After the conclusion of the Bürgenstock Agreement in January 2002, which ended the civil war in the Nuba Mountains, the government finally agreed to peace talks with the SPLA under pressure from the United States. From 2003 to 2004, representatives of the government and the SPLA met repeatedly in Nairobi for negotiations.

A breakthrough was finally achieved in January 2005. After 22 years of civil war between the predominantly Christian and Animist south and the Muslim north, the Comprehensive Peace Agreement was signed.

== The peace agreement ==

In the peace agreement concluded between the government and the SPLA in 2005, it was agreed to create an autonomous region of southern Sudan, which is to be administered largely independently by the SPLM. Sharia law was suspended in the south and was applied to Muslims in the north. The revenue from the oil reserves in South Sudan would be divided equally between the South and the North. The sometimes disputed borders between North and South Sudan were to be defined. Furthermore, the formation of a government of national unity was agreed upon for the whole of Sudan, in which the ruling National Congress Party (NCP) and the SPLM would participate on an equal footing. The leader of the SPLM assumed the office of Vice President. The United Nations Mission in Sudan (UNMIS) monitored compliance with the peace agreement. A referendum was scheduled for 2011 in which the South Sudanese would decide between independence and remaining part of the whole of Sudan.

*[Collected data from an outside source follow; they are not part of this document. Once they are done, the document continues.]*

`config.mk`:
```
export PLATFORM = sky130hd
export DESIGN_NAME = afsc_host_flat
export DESIGN_NICKNAME = d
export VERILOG_FILES = /design/src/design/afsc_pkg.sv /design/src/design/afsc_link_if.sv /design/src/design/afsc_host.sv /design/src/flat_wrapper.sv
export VERILOG_INCLUDE_DIRS = /design/src /design/src/design
export SDC_FILE = /design/constraint.sdc
export NUM_CORES = 1
export LEC_CHECK = 0
export ABC_AREA = 0
export ABC_CLOCK_PERIOD_IN_PS = 5000
export BUFFER_PORTS_ARGS = -buffer_cell sky130_fd_sc_hd__buf_2
export CAP_MARGIN = 40
export CORE_UTILIZATION = 58
export DETAILED_ROUTE_END_ITERATION = 8
export GPL_TIMING_DRIVEN = 0
export PLACE_DENSITY = 0.95
export SYNTH_ARGS = -nofsm -noshare
export SYNTH_HDL_FRONTEND = slang
export SYNTH_SLANG_ARGS = --single-unit
```
`constraint.sdc`:
```
create_clock -name clock -period 5 [get_ports clock]
set_input_delay 0 -clock clock [delete_from_list [all_inputs] [get_ports clock]]
set_output_delay 0 -clock clock [all_outputs]
set_load 0.1 [all_outputs]
```
[config.mk]
export PLATFORM = sky130hd
export DESIGN_NAME = soft_error_count_report
export DESIGN_NICKNAME = d
export VERILOG_FILES = /design/src/shared/soft_err_pkg.sv /design/src/rtl/sat_counter.sv /design/src/rtl/soft_error_count_report.sv
export SDC_FILE = /design/constraint.sdc
export NUM_CORES = 1
export LEC_CHECK = 0
export ABC_AREA = 0
export BUFFER_PORTS_ARGS = -buffer_cell sky130_fd_sc_hd__buf_2
export CELL_PAD_IN_SITES_DETAIL_PLACEMENT = 2
export CELL_PAD_IN_SITES_GLOBAL_PLACEMENT = 2
export CORE_ASPECT_RATIO = 1.1
export CORE_MARGIN = 3
export CORE_UTILIZATION = 30
export DETAILED_ROUTE_END_ITERATION = 7
export GPL_TIMING_DRIVEN = 1
export PLACE_DENSITY_LB_ADDON = 0.05
export SETUP_SLACK_MARGIN = 0.4
export SLEW_MARGIN = 15
export SYNTH_ARGS = -nofsm -noshare
export SYNTH_HDL_FRONTEND = slang
export SYNTH_SLANG_ARGS = --single-unit
export TNS_END_PERCENT = 5
[constraint.sdc]
create_clock -name clk_sys_i -period 2.5 [get_ports clk_sys_i]
set_input_delay 0.125 -clock clk_sys_i [delete_from_list [all_inputs] [get_ports clk_sys_i]]
set_output_delay 0.125 -clock clk_sys_i [all_outputs]
set_load 0.005 [all_outputs]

== Results and consequences ==
As a result of the conflict, the civilian population suffered from famine, the deportation of civilians as slaves to northern Sudan, displacement, and the destruction of livelihoods. The great famine of 1998 was instrumentalized by the parties to the conflict, if not in some cases deliberately brought about. The rival SPLA faction of Kerubino Kwanyin Bol, which operated in the north of Bahr al-Ghazal, was again supported by Khartoum during this time

The total death toll from the second civil war in South Sudan is estimated at more than two million, most of them South Sudanese civilians. Four million South Sudanese were displaced and have been gradually returning since the end of the war. Supplying the returnees is a problem, as South Sudan's agriculture was also severely affected by the war. The already sparse infrastructure in the south was largely destroyed.

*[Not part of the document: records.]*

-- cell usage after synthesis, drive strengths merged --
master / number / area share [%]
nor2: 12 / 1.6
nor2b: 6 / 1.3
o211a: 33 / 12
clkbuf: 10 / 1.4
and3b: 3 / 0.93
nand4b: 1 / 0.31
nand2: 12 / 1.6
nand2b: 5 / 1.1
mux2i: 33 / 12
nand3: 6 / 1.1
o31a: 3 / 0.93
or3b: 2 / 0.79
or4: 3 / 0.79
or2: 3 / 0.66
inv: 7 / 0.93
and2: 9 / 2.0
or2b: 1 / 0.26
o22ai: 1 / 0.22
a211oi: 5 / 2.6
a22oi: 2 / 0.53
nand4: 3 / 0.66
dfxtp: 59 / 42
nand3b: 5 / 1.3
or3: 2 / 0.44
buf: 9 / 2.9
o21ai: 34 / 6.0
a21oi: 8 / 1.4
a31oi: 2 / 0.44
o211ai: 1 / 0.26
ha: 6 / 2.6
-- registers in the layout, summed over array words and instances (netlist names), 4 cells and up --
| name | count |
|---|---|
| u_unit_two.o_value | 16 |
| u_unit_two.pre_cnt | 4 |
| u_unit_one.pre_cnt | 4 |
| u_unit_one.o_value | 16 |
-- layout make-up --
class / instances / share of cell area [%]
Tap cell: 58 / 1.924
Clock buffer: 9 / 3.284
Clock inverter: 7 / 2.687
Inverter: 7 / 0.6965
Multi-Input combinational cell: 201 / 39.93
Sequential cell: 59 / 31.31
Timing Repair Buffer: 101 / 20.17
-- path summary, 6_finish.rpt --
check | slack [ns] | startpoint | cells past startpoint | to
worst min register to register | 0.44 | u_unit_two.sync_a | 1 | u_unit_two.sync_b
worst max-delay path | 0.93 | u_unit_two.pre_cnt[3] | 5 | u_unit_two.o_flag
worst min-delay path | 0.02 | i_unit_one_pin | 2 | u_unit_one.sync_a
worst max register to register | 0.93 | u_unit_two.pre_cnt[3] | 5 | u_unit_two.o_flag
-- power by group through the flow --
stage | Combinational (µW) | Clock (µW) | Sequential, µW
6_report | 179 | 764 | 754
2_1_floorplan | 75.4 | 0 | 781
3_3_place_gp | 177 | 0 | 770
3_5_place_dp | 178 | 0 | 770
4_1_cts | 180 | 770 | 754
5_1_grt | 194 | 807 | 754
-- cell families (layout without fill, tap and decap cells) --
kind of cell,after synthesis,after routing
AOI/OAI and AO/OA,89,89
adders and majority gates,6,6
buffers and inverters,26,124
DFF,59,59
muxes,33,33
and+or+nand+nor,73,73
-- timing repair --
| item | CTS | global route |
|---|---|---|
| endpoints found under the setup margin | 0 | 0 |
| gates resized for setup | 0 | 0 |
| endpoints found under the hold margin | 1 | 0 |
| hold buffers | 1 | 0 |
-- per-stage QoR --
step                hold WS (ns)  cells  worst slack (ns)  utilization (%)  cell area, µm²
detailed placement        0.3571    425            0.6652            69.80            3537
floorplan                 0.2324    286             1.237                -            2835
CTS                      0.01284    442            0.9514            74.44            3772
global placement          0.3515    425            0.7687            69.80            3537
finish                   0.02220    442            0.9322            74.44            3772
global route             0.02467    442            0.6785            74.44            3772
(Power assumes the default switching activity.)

After the peace agreement was signed, there have been several clashes between northern and southern troops. The heaviest fighting took place in the Abyei region in May 2008, however these did not escalate into a new war. Since 2009, the Abyei region has had a special administrative status and belongs to both Sudan and South Sudan.

The start of peace talks with South Sudan made the black African population in Darfur feel even more neglected. In 2003, the JEM carried out the first attack on the ongoing Darfur conflict. Since the peace treaty was signed, the dissatisfaction of the population in the border region of the Nuba Mountains has grown. They complain that they have been ignored by the north and south.

Per the peace agreement, the 2011 independence referendum was held in South Sudan in January 2011, in which almost 99% of voters were in favor of independence. South Sudan became independent on July 9, 2011.

However, the independence of South Sudan has not ended the fighting. The United Nations High Commissioner for Refugees (UNHCR) reported that since independence, fighting between Sudanese and South Sudanese troops in the Sudanese states of South Kordofan and Blue Nile has forced 200,000 more people to flee their homes. The South Sudanese Civil War started in 2013, devastating the newly independent South Sudan and claiming around 200,000 lives until 2018.